PS approximates tight junction ultrastructure of IPEC-J2 to pig jejunum.
(A) Freeze-fracture images of IPEC-J2/FBS, IPEC-J2/PS, and pig jejunal tissue (scale bar: 200 nm). (B) Morphometric analysis of the TJ meshwork depth, (C) the number of horizontal strands, and (D) the TJ strand type (continuous vs. particle type). IPEC-J2/PS, n = 22; IPEC-J2/FBS, n = 23; pig jejunum, n = 20; n.s., not significant; *, p<0.05; **, p<0.01.
Figure 5.
PS affects permeability to fluorescein but not charge selectivity of IPEC-J2.
(A) Paracellular permeability to fluorescein (PFLU) of IPEC-J2/FBS (n = 7) and IPEC-J2/PS (n = 8). (B) Permeability ratio for sodium and chloride (PNa/PCl), indicating paracellular charge selectivity, as determined by dilution potentials measurements. The broken line indicates no charge selectivity. Pig jejunal tissue (n = 12), IPEC-J2/PS (n = 13), IPEC-J2/FBS (n = 11); n.s., not significant; ***, p<0.001.
Figure 6.
PS does not affect junctional protein localization within cell-cell contacts but controls tight junction protein quantity of IPEC-J2.

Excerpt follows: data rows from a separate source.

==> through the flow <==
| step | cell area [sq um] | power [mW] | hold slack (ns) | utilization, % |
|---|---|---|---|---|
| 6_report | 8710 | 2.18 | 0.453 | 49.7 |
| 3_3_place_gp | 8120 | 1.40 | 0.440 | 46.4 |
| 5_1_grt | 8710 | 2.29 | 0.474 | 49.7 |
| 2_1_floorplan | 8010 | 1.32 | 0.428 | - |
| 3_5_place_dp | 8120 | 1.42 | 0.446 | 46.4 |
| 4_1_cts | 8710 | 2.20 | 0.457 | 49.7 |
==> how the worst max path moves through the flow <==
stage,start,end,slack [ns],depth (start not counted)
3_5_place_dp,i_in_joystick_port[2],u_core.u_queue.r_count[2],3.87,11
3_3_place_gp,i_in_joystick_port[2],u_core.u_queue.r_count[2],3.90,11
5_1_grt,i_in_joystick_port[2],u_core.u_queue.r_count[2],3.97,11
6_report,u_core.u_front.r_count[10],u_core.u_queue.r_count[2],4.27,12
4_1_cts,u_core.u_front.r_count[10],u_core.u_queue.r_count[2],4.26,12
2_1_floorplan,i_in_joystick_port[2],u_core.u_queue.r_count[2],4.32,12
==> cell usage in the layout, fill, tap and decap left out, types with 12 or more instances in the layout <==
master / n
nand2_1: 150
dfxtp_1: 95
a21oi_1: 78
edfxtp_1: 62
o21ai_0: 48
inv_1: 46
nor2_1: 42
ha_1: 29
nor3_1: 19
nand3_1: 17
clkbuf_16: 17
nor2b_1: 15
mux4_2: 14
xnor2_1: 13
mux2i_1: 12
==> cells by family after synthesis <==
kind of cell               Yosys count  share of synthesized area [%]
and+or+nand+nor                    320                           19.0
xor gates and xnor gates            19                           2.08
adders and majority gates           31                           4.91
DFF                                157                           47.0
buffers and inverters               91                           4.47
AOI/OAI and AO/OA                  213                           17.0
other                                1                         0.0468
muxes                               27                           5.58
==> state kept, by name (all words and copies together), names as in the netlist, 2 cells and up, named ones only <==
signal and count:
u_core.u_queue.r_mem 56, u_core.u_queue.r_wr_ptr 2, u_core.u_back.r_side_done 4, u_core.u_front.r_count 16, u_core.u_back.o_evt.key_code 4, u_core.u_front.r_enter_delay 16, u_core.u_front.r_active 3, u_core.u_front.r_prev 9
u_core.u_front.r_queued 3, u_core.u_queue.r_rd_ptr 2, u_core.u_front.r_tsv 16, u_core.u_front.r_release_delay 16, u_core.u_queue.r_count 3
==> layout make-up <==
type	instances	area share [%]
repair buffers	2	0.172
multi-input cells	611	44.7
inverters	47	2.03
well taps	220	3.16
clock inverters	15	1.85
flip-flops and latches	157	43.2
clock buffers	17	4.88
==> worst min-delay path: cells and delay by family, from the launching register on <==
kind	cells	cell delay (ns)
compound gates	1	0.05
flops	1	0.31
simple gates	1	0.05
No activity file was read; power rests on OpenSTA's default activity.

(A) Confocal immunofluorescence images of IPEC-J2/FBS, IPEC-J2/PS, and cryosectioned pig jejunal mucosae. Cldn5, tric, and occl are presented in green, counterstain in red, as indicated. Nuclei are presented in blue (DAPI). The broken line indicates different counterstain between IPEC-J2 and pig jejunum. Scale bar: 20 µm. (B) Tight junction proteins of IPEC-J2/FBS and IPEC-J2/PS (n = 3 to 4 different cell passages) were analyzed by Western blotting and were subsequently densitometrically quantified. To allow for different cell architecture, values were normalized to E-cadherin. All signals of IPEC-J2/PS are given in relation to IPEC-J2/FBS values (100%). *, p<0.05.
Figure 7.
PS approximates porcine jejunal marker patterns of IPEC-J2 to that of jejunum.

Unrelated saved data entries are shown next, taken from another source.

[src/hdl/fsr_pkg.sv]
package fsr_pkg;

	localparam int SCREEN_WIDTH_DEF  = 128;
	localparam int SCREEN_HEIGHT_DEF = 64;
	localparam int STORE_DEPTH       = 1024;
	localparam int ADDR_W            = $clog2(STORE_DEPTH);
	localparam int IDX_W             = 15;
	localparam int D_W               = 12;
	localparam int C_W               = 10;

	typedef enum logic [2:0] {
		CMD_CLEAR,
		CMD_PIXEL,
		CMD_LINE,
		CMD_RECT,
		CMD_FILL_RECT,
		CMD_CIRCLE,
		CMD_FILL_CIRCLE,
		CMD_READ
	} cmd_t;

	typedef enum logic [1:0] {
		SOP_PLOT,
		SOP_CLEAR,
		SOP_READ
	} sop_t;

	typedef enum logic [1:0] {
		ST_CLR,
		ST_IDLE,
		ST_RMW
	} store_state_t;

	typedef enum logic [3:0] {
		S_IDLE,
		S_ISSUE,
		S_LOAD,
		S_LINE,
		S_NEXT,
		S_CIRC,
		S_CPLOT,
		S_CUPD,
		S_WAIT,
		S_DONE
	} seq_state_t;

	typedef struct packed {
		logic              valid;
		sop_t              op;
		logic [7:0]        x;
		logic [7:0]        y;
		logic [ADDR_W-1:0] index;
	} store_req_t;

	typedef struct packed {
		logic       ready;
		logic [7:0] rd_data;
	} store_stat_t;

	typedef struct packed {
		logic       load;
		logic       adv;
		logic [7:0] ax;
		logic [7:0] bx;
		logic [7:0] ay;
		logic [7:0] by;
	} line_ctl_t;

	typedef struct packed {
		logic [7:0] x;
		logic [7:0] y;
		logic       last;
	} line_pos_t;

endpackage

[src/hdl/fsr_line.sv]
module fsr_line (
	input  logic                clk,
	input  fsr_pkg::line_ctl_t  ctl,
	output fsr_pkg::line_pos_t  pos
);

	logic [7:0] x_q, y_q, bx_q, by_q, dx_q, dy_q;
	logic       sx_neg_q, sy_neg_q, steep_q;
	logic signed [fsr_pkg::D_W-1:0] d_q;

	logic signed [8:0] ddx, ddy;
	logic [7:0] adx, ady;
	logic signed [fsr_pkg::D_W-1:0] edx, edy, qdx, qdy, d_init, d_next;
	logic [7:0] x_next, y_next;
	logic step_x, step_y;

	always_comb begin
		ddx = $signed({1'b0, ctl.bx}) - $signed({1'b0, ctl.ax});
		ddy = $signed({1'b0, ctl.by}) - $signed({1'b0, ctl.ay});
		adx = ddx[8] ? 8'(-ddx) : ddx[7:0];
		ady = ddy[8] ? 8'(-ddy) : ddy[7:0];
		edx = $signed(fsr_pkg::D_W'(adx));
		edy = $signed(fsr_pkg::D_W'(ady));
		d_init = (ady < adx) ? (edy <<< 1) - edx : edy - (edx <<< 1);

		qdx = $signed(fsr_pkg::D_W'(dx_q));
		qdy = $signed(fsr_pkg::D_W'(dy_q));
		if (!steep_q) begin
			step_x = 1'b1;
			step_y = (d_q >= 0);
			d_next = d_q + (qdy <<< 1) - (step_y ? (qdx <<< 1) : fsr_pkg::D_W'(0));
		end else begin
			step_y = 1'b1;
			step_x = (d_q <= 0);
			d_next = d_q - (qdx <<< 1) + (step_x ? (qdy <<< 1) : fsr_pkg::D_W'(0));
		end
		x_next = step_x ? (sx_neg_q ? x_q - 8'd1 : x_q + 8'd1) : x_q;
		y_next = step_y ? (sy_neg_q ? y_q - 8'd1 : y_q + 8'd1) : y_q;

		pos.x    = x_q;
		pos.y    = y_q;
		pos.last = steep_q ? (y_q == by_q) : (x_q == bx_q);
	end

	always_ff @(posedge clk) begin
		if (ctl.load) begin
			x_q      <= ctl.ax;
			y_q      <= ctl.ay;
			bx_q     <= ctl.bx;
			by_q     <= ctl.by;
			dx_q     <= adx;
			dy_q     <= ady;
			sx_neg_q <= ddx[8];
			sy_neg_q <= ddy[8];
			steep_q  <= !(ady < adx);
			d_q      <= d_init;
		end else if (ctl.adv) begin
			x_q <= x_next;
			y_q <= y_next;
			d_q <= d_next;
		end
	end

endmodule

[config.mk]
export PLATFORM = sky130hd
export DESIGN_NAME = fsr_line
export DESIGN_NICKNAME = d
export VERILOG_FILES = /design/src/hdl/fsr_pkg.sv /design/src/hdl/fsr_line.sv
export SDC_FILE = /design/constraint.sdc
export NUM_CORES = 1
export LEC_CHECK = 0
export ABC_AREA = 1
export ABC_CLOCK_PERIOD_IN_PS = 3600
export BUFFER_PORTS_ARGS = -buffer_cell sky130_fd_sc_hd__buf_2
export CAP_MARGIN = 20
export CORE_MARGIN = 5
export CORE_UTILIZATION = 56
export CTS_CLUSTER_SIZE = 40
export DETAILED_ROUTE_END_ITERATION = 6
export PLACE_DENSITY_LB_ADDON = 0.3
export SYNTH_ARGS = -nofsm -noshare
export SYNTH_HDL_FRONTEND = slang
export SYNTH_SLANG_ARGS = --single-unit
[constraint.sdc]
create_clock -name clk -period 3.6 [get_ports clk]
set_input_delay 0.54 -clock clk [delete_from_list [all_inputs] [get_ports clk]]
set_output_delay 0.54 -clock clk [all_outputs]
set_load 0.02 [all_outputs]
==> results.md <==
* Number of flops mapped to enable cells by yosys at 63
* Die Y at 120 um
* Largest cells by area after synthesis: edfxtp_1, ha_1, nand2_1
* Worst r2r path cells at 23
* Core box area at 11900 um^2
* CP Launch Type: flip-flop
* CP arrival at 3.82 ns
* Final Max Slew Viols at 0
* Synthesized area at 6750 um^2
* Htree depth at 3
* Worst hold margin at 0.379 ns
* I/O pins at 52
* Hold WC Path Type: in2reg
* Wire per inst at 15.5 um
* Lkg Pwr at 4.51 nW
* Most frequent cells in the layout: nand2_1, inv_1, buf_4, nor2_1, edfxtp_1
* TritonCTS clock tree: yes
* Antenna viol nets, final at 0
* Type of destination of the critical path: flip-flop
* Number of global-route vias before repair at 6357
* Synth Flop Type: edfxtp_1
* Post-synthesis cell type count at 45
* CTS buffer count at 9
* Final period demand of the worst path at 3.74 ns
* Die area at 14300 um^2
* Setup TNS at -0.382 ns
* Period utilization at 104%
* Cells after Synth at 890
* Gr usage total at 25.4%
* Rel. slew slack at 46.6%
* Power density over the cells at 1020 nW/um^2
* Sequential share of the synthesized area at 28.0%
* Area leader, netlist: edfxtp_1
* Max_cap viols at 0
* Failing checks: negative setup slack
* Layout area overhead at 30.7%
* Row count at 40
* Diode count at 0
* Finished Cell Area at 8820 um^2
* Flop and latch count out of synthesis at 63
* RSZ-0062 raised after global routing: yes
* Share of cells above drive strength 1 at 31.4%
* Routability cong. at 0.940
* Met1 usage in global routing at 33.0%
* GRT met3 Usage at 4.05%
* Crit path required time at 3.69 ns
* Starting Density at 56.6%
* Detailed placement HPWL at 13400 um
* Fmax at 268 MHz
* Worst-Margin Slew at 0.801 ns
* Crit Path Max Fanout at 7
* Hold Fails Final Rpt at 0
* Mapped Nets at 1013
* Port buffer count at 51
* Final setup viols at 4
* Global route hottest layer: met2
* Largest net degree at the start of global routing at 61
* Setup ws final at -0.138 ns
* Count of nets after finishing at 1186
* Most common cell after layout, fill and taps aside: nand2_1
* Final Power at 8.98 mW
* Yosys top cell area share at 28.0%
* Area post-placement at 7950 um^2
* Final wirelength at 18800 um
* Global route total overflow at 0
* Vias at 6559
* Worst hold stages at 1
* Initial antenna violation count at 0
* Clock-pin transition on the worst setup and hold timing paths at 0.06 ns
* Number of synthesis warnings at 0
* Drt pass-1 iters at 5
* Root Buffer: clkbuf_16
* Clk_skew at 0.0101 ns
* Status: finished, violations left
* CP Class: reg2reg
* Mapped Avg Cell Area at 7.58 um^2
* Die width at 120 um
* DRC errors left at 0
* Clock sink count at 63
* Clk_lat worst skew at 0.34 ns
* Worst-case clock buffer depth at 2
* Iter 0 DRT Violations at 636
* First-pass GRT wire length at 29700 um
* Vias per cell at 5.40
* Async S/R FF share, synth at 0%
* VDD IR max at 482 uV
* Met2 Usage GRT at 43.4%
final timing paths:
path,slack (ns),endpoint,from
max,-0.14,d_q[10],d_q[10]
min,0.38,bx_q[0],ctl[16]
max reg2reg,-0.14,d_q[10],d_q[10]
min reg2reg,0.72,x_q[0],x_q[0]
per-stage QoR:
step / utilization (%) / instances / setup slack (ns)
floorplan: - / 890 / -0.0169
global placement: 66.8 / 1181 / -0.186
detailed placement: 66.8 / 1181 / -0.286
CTS: 71.1 / 1205 / -0.0319
global route: 74.0 / 1215 / -0.368
finish: 74.0 / 1215 / -0.138
synth_stat cells, types with 2 or more instances:
cell type and count:
a21o_1 3, a21oi_1 42, a21oi_2 6, a21oi_4 2, a22oi_1 2, a31oi_1 2
buf_2 2, clkbuf_1 6, edfxtp_1 63, fa_1 24, ha_1 64, inv_1 174
inv_2 6, nand2_1 191, nand2_2 23, nand2_4 6, nand3_1 47, nand3_2 9
nand3b_1 3, nand4_1 10, nor2_1 84, nor2_2 2, nor3_1 4, nor4_1 2
o2111ai_1 2, o21ai_0 37, o21ai_1 8, o22ai_1 3, o31ai_1 4, or2_2 6
xnor2_1 20, xor2_1 20
kinds of logic after synthesis:
kind of cell,synth area share (%)
buffers and inverters,10.9
AND/OR/NAND/NOR,26.2
AO/OA/AOI/OAI,10.4
flip-flops,28.0
XOR/XNOR,5.44
adder cells (fa/ha/maj),19.0
registers in the layout, summed over array words and instances, names as in the netlist:
| signal | cells |
|---|---|
| d_q | 12 |
| bx_q | 8 |
| by_q | 8 |
| dx_q | 8 |
| dy_q | 8 |
| x_q | 8 |
| y_q | 8 |
| steep_q | 1 |
| sx_neg_q | 1 |
| sy_neg_q | 1 |
cell type report:
cell class / instances / area [um^2]
multi-input cells: 637 / 4580
fillers: 845 / 3090
well taps: 147 / 184
clock buffers: 9 / 225
clock inverters: 7 / 50.0
flip-flops and latches: 63 / 1890
repair buffers: 171 / 1200
inverters: 181 / 687
critical path: stages (launching register included):
cell      delay [ns]
edfxtp_1        0.35
inv_1           0.12
ha_4            0.15
nand3_2         0.06
nor3_2          0.12
nand4_1         0.18
nand2_1         0.12
buf_6           0.15
buf_4           0.14
nand2_4         0.04
fa_1            0.51
inv_2           0.06
ha_4            0.27
buf_4           0.13
a31oi_4         0.10
o21ai_2         0.16
nand2_1         0.11
nand2_1         0.08
a21oi_1         0.07
nand2_1         0.10
o31ai_4         0.10
or2_4           0.25
nand2_2         0.06
nand2_1         0.05
where the power goes:
part	total [mW]	switching [mW]	leakage, nW	internal [mW]
clock network	0.802	0.338	0.129	0.465
logic	6.89	3.77	3.75	3.13
registers	1.28	0.183	0.629	1.10
total	8.98	4.29	4.51	4.69
routing by layer:
layer | vias up | part of all wire (%)
li1 | 3204 | -
met1 | 3045 | 42
met3 | 67 | 6.1
met4 | 0 | 3.6
met2 | 243 | 49
met5 | - | 0
what timing repair did:
item | 4_1_cts | 5_1_grt
setup endpoints to repair | 2 | 12
cloned | 0 | 1
pin swaps | 28 | 16
hold buffers | 0 | 0
setup buffers | 8 | 9
resized for setup | 47 | 57
Note: power is estimated with default switching activity, not from simulation.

(A) Confocal immunofluorescence images of IPEC-J2/FBS, IPEC-J2/PS, and cryosectioned pig jejunal mucosae. Porcine jejunocyte marker proteins are presented in green, counterstain in red, as indicated. Nuclei are presented in blue (DAPI). In IPEC-J2, GLUT2 and Na/K-ATPase could be detected within the basolateral membrane, whereas ezrin and SGLT1 could be verified within the apical membrane of IPEC-J2/PS only. In addition, IPEC-J2 were positive for vimentin. The broken line indicates that counterstain choice differed between IPEC-J2 and pig jejunum. Scale bar: 20 µm. (B) Marker proteins of IPEC-J2/FBS and IPEC-J2/PS (n = 3 to 4 different cell passages) were analyzed by Western blotting and were subsequently densitometrically quantified. To allow for different cell architecture, values were normalized to E-cadherin, with the exception of vimentin, which was normalized to β-actin. All signals of IPEC-J2/PS are given in relation to IPEC-J2/FBS values (100%). *, p<0.05; **, p<0.01.